We recently reviewed the Shimano Ultegra-equipped Nazare, and while we found the ride a little firm, this is a bike to be ridden fast and the Nazare’s stiff chassis provides the ideal platform to do just that. NeilPryde also offer the Nazare in a Shimano 105 build, while the Nazare SL comes with Shimano Ultegra or Shimano Dura-Ace.

Wilier Cento10 Air

The Wilier Cento10 Air featured in the 2017 RCUK 100, and with good reason. It was one of the most striking bikes to be launched last year, cutting a eye-catching figure with its aggressive, aero-profiled tubing. Riding it out in Majorca revealed how Wilier’s full-aerofoil approach to the design produced a rip-roaringly quick machine.

Wilier’s Cento10 Air is a stunner

As with many of the bikes on show here, integration is key to improving airflow – no more so than at the front end of the bike. Here, Wilier’s Alabarda cockpit dominates the show, with NACA profiling informing the shape, with cables tidily routed through the headset. The Cento 10 Air also received a reprofiled fork that provides more space for smoother airflow around the front wheel, while a similar trick has been pulled off in the dropped seatstays.

If you want one, Wilier currently stock a premium SRAM Red eTap version with DT Swiss carbon clinchers as it’s range-topper, with Ultegra-spec options also available alongside a Campagnolo Chorus bike. The Italian brand’s custom programme allows you a greater range of groupset and build options, from Shimano’s Dura-Ace Di2 to SRAM’s Force 22 and everything in between from the three major gruppo manufacturers.

Colnago Concept

Colnago has a reputation for being something of a traditionalist in the bike industry. However, the Concept represents Colnago’s first foray into the fully-fledged aero bike market, and the historic marque has clearly been watching the big players before making its own move.

The Colnago Concept sure looks fast

The front end is a svelte affair, with a slim headtube and tidy fork integration. Naturally, aero profiling in the fork blades and frameset helps the bike to cut through the air, complete with squared-off truncated sections. There’s a flaring at the bottom bracket area that simultaneously helps to shroud a low-fitting bottle cage, while there’s a lot of work in the back end of the bike, with a wheel-hugging seattube, dropped seatstays and integrated seatpost design.

Colnago see their bikes as works of art – we do too, to be honest – so builds are customisable to provide the perfect ride around the frameset. Furthermore, as we demonstrated with our RCUK 100 bike, you can have the frameset in some seriously striking designs, making a Concept a real ‘dream bike’ purchase.

Pinarello Dogma F10

The Pinarello Dogma F10 may not be considered a fully-fledged aero bike in some quarters – it’s positioned as more of an all-rounder – but there’s plenty of aero-optimisation going on that justifies its place on this list. And, if it’s good enough for Tour de France terminators Team Sky, it’s more than good enough for us too.

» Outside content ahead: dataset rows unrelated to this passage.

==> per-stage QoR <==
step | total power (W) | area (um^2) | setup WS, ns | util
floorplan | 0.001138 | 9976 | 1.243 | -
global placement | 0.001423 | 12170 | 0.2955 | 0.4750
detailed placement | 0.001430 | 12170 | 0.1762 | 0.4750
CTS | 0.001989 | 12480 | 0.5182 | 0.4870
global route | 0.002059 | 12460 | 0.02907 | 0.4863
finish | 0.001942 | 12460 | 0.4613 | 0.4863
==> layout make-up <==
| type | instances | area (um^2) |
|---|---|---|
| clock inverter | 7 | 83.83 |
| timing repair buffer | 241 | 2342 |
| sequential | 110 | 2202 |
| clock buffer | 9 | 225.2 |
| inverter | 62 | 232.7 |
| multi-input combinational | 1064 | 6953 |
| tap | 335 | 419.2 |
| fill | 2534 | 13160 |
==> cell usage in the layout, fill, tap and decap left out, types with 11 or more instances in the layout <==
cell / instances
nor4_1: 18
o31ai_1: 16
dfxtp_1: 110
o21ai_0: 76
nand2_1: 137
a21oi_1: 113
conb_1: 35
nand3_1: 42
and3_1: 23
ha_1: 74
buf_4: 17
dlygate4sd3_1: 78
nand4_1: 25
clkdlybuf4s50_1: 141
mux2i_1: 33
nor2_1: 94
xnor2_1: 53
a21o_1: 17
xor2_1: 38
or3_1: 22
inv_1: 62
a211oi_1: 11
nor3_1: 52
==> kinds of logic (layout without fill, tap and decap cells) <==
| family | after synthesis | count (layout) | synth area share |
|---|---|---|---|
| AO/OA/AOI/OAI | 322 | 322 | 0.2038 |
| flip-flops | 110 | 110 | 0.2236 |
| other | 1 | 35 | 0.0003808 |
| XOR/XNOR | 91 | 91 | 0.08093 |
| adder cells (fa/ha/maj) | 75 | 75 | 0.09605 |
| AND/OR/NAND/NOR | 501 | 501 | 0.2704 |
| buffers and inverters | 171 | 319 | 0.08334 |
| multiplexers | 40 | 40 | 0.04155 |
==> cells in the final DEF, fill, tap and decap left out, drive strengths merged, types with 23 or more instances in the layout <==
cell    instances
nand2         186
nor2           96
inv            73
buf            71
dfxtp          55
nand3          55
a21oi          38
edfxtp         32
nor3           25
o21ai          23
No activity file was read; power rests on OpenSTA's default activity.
## src/rtl/change_dispenser_pkg.sv

```systemverilog
// Shared note-denomination definitions for the change dispenser and the vending controller.
// The value table is ordered from largest to smallest note; the index order matches refill_sel and eject.
package change_dispenser_pkg;

  localparam int NUM_DENOM = 5;
  localparam int IDX_W     = 3;

  localparam logic [IDX_W-1:0] D_100 = 3'd0;
  localparam logic [IDX_W-1:0] D_50  = 3'd1;
  localparam logic [IDX_W-1:0] D_20  = 3'd2;
  localparam logic [IDX_W-1:0] D_10  = 3'd3;
  localparam logic [IDX_W-1:0] D_5   = 3'd4;

  localparam int unsigned DENOM_VALUE [NUM_DENOM] = '{100, 50, 20, 10, 5};

  typedef logic [2:0] state_t;
  localparam state_t ST_IDLE     = 3'd0;
  localparam state_t ST_PLAN     = 3'd1;
  localparam state_t ST_EJECT    = 3'd2;
  localparam state_t ST_WAIT_ACK = 3'd3;
  localparam state_t ST_DONE     = 3'd4;

  function automatic int unsigned denom_value(input logic [IDX_W-1:0] idx);
    case (idx)
      D_100:   denom_value = 100;
      D_50:    denom_value = 50;
      D_20:    denom_value = 20;
      D_10:    denom_value = 10;
      D_5:     denom_value = 5;
      default: denom_value = 0;
    endcase
  endfunction

endpackage

```

## src/rtl/change_dispenser_note_inventory.sv

```systemverilog
// Per-denomination note counters: saturating refill, and decrement that stops at zero.
module note_inventory
  import change_dispenser_pkg::*;
#(
  parameter int CNT_W = 8
) (
  input  logic                                 clk,
  input  logic                                 rst,
  input  logic                                 refill_valid,
  input  logic [IDX_W-1:0]                     refill_sel,
  input  logic [CNT_W-1:0]                     refill_count,
  input  logic                                 dec_valid,
  input  logic [IDX_W-1:0]                     dec_sel,
  output logic [NUM_DENOM-1:0][CNT_W-1:0]      inv
);

  generate
    for (genvar gi = 0; gi < NUM_DENOM; gi++) begin : g_cnt
      logic [CNT_W-1:0] cnt_reg;
      logic [CNT_W:0]   sum;

      // Extra carry bit tells us when the refill would wrap.
      assign sum     = {1'b0, cnt_reg} + {1'b0, refill_count};
      assign inv[gi] = cnt_reg;

      always_ff @(posedge clk or negedge rst) begin
        if (!rst) begin
          cnt_reg <= '0;
        end else if (refill_valid && refill_sel == IDX_W'(gi)) begin
          cnt_reg <= sum[CNT_W] ? '1 : sum[CNT_W-1:0];
        end else if (dec_valid && dec_sel == IDX_W'(gi) && cnt_reg != '0) begin
          cnt_reg <= cnt_reg - 1'b1;
        end
      end
    end
  endgenerate

endmodule

```

## src/rtl/change_dispenser.sv

```systemverilog
// Change payout engine: plans a greedy note breakdown against inventory, then ejects notes
// one at a time with per-note acknowledge and timeout, reporting paid amount and shortfall.
module change_dispenser
  import change_dispenser_pkg::*;
#(
  parameter int AMOUNT_W    = 10,
  parameter int CNT_W       = 8,
  parameter int ACK_TIMEOUT = 15
) (
  input  logic                  clk,
  input  logic                  rst,
  input  logic                  req_valid,
  input  logic [AMOUNT_W-1:0]   req_amount,
  output logic                  req_ready,
  input  logic                  refill_valid,
  input  logic [IDX_W-1:0]      refill_sel,
  input  logic [CNT_W-1:0]      refill_count,
  output logic [NUM_DENOM-1:0]  eject,
  input  logic                  eject_ack,
  output logic                  busy,
  output logic                  done,
  output logic [AMOUNT_W-1:0]   paid_out,
  output logic [AMOUNT_W-1:0]   shortfall,
  output logic                  fault
);

  localparam int TMR_W = $clog2(ACK_TIMEOUT + 1);

  state_t                          state_reg;
  logic [IDX_W-1:0]                d_reg;
  logic [AMOUNT_W-1:0]             amount_reg;
  logic [AMOUNT_W-1:0]             remaining_reg;
  logic [AMOUNT_W-1:0]             paid_reg;
  logic [AMOUNT_W-1:0]             short_reg;
  logic                            fault_reg;
  logic [TMR_W-1:0]                timer_reg;
  logic [NUM_DENOM-1:0][CNT_W-1:0] plan_reg;
  logic [NUM_DENOM-1:0][CNT_W-1:0] inv;

  logic [AMOUNT_W-1:0]             quot [NUM_DENOM];
  logic [CNT_W-1:0]                plan_next;
  logic [AMOUNT_W-1:0]             deduct;
  logic [AMOUNT_W-1:0]             cur_value;
  logic [CNT_W-1:0]                cur_plan;
  logic                            last_d;
  logic                            timed_out;
  logic                            ack_take;
  logic                            refill_take;

  // Constant divisors per denomination; the active one is muxed by d_reg.
  generate
    for (genvar gi = 0; gi < NUM_DENOM; gi++) begin : g_quot
      assign quot[gi] = remaining_reg / AMOUNT_W'(DENOM_VALUE[gi]);
    end
  endgenerate

  always_comb begin
    plan_next = inv[d_reg];
    if ({{CNT_W{1'b0}}, quot[d_reg]} < {{AMOUNT_W{1'b0}}, inv[d_reg]}) begin
      plan_next = CNT_W'(quot[d_reg]);
    end
  end

  assign cur_value   = AMOUNT_W'(denom_value(d_reg));
  assign deduct      = AMOUNT_W'(32'(plan_next) * 32'(cur_value));
  assign cur_plan    = plan_reg[d_reg];
  assign last_d      = (d_reg == D_5);
  assign timed_out   = (timer_reg == TMR_W'(ACK_TIMEOUT));
  assign ack_take    = (state_reg == ST_WAIT_ACK) && eject_ack && !timed_out;
  assign refill_take = (state_reg == ST_IDLE) && refill_valid;

  note_inventory #(.CNT_W(CNT_W)) u_inv (
    .clk          (clk),
    .rst          (rst),
    .refill_valid (refill_take),
    .refill_sel   (refill_sel),
    .refill_count (refill_count),
    .dec_valid    (ack_take),
    .dec_sel      (d_reg),
    .inv          (inv)
  );

  always_ff @(posedge clk or negedge rst) begin
    if (!rst) begin
      state_reg     <= ST_IDLE;
      d_reg         <= '0;
      amount_reg    <= '0;
      remaining_reg <= '0;
      paid_reg      <= '0;
      short_reg     <= '0;
      fault_reg     <= 1'b0;
      timer_reg     <= '0;
      plan_reg      <= '0;
    end else begin
      case (state_reg)
        ST_IDLE: begin
          if (req_valid) begin
            amount_reg    <= req_amount;
            remaining_reg <= req_amount;
            paid_reg      <= '0;
            short_reg     <= '0;
            d_reg         <= '0;
            state_reg     <= ST_PLAN;
          end
        end
        ST_PLAN: begin
          plan_reg[d_reg] <= plan_next;
          remaining_reg   <= remaining_reg - deduct;
          if (last_d) begin
            d_reg     <= '0;
            state_reg <= ST_EJECT;
          end else begin
            d_reg <= d_reg + 1'b1;
          end
        end
        ST_EJECT: begin
          if (cur_plan != '0) begin
            timer_reg <= '0;
            state_reg <= ST_WAIT_ACK;
          end else if (last_d) begin
            short_reg <= amount_reg - paid_reg;
            state_reg <= ST_DONE;
          end else begin
            d_reg <= d_reg + 1'b1;
          end
        end
        ST_WAIT_ACK: begin
          // Timeout wins over a late ack on the same cycle; unpaid plan is abandoned.
          if (timed_out) begin
            fault_reg <= 1'b1;
            short_reg <= amount_reg - paid_reg;
            state_reg <= ST_DONE;
          end else if (eject_ack) begin
            plan_reg[d_reg] <= cur_plan - 1'b1;
            paid_reg        <= paid_reg + cur_value;
            state_reg       <= ST_EJECT;
          end else begin
            timer_reg <= timer_reg + 1'b1;
          end
        end
        ST_DONE: state_reg <= ST_IDLE;
        default: state_reg <= ST_IDLE;
      endcase
    end
  end

  assign req_ready = (state_reg == ST_IDLE);
  assign busy      = (state_reg != ST_IDLE);
  assign done      = (state_reg == ST_DONE);
  assign eject     = (state_reg == ST_EJECT && cur_plan != '0) ?
                     (NUM_DENOM'(1) << d_reg) : '0;
  assign paid_out  = paid_reg;
  assign shortfall = short_reg;
  assign fault     = fault_reg;

endmodule
```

The Pinarello Dogma is an all-rounder with an aero flavour

Among claims of increased stiffness, lower weight and improved aero efficiency, Pinarello took an approach to designing the Dogma F10 that would’ve impressed Team Sky head honcho Dave Brailsford, given that it’s all about the details.

Central to this is the use of super-high-grade T1100 1k ‘Torayca’ carbon fibre, with a downtube that features a concave profile to improve aero performance with a bottle in place by a claimed 12.6 per cent. An integrated Di2 junction box, with Bolide time trial bike-inspired dropout positioning, is said to improve efficiency by around ten per cent in that area too. Elsewhere, there’s truncated aero tubing, along with some flared shrouding around the seatstay junction.

Needless to say you can have this most premium of premium framesets with any of the top-level groupsets, including Shimano Dura-Ace Di2, SRAM Red eTap, and Campagnolo Super-Record EPS, among top-of-the-range mechanical gruppos too.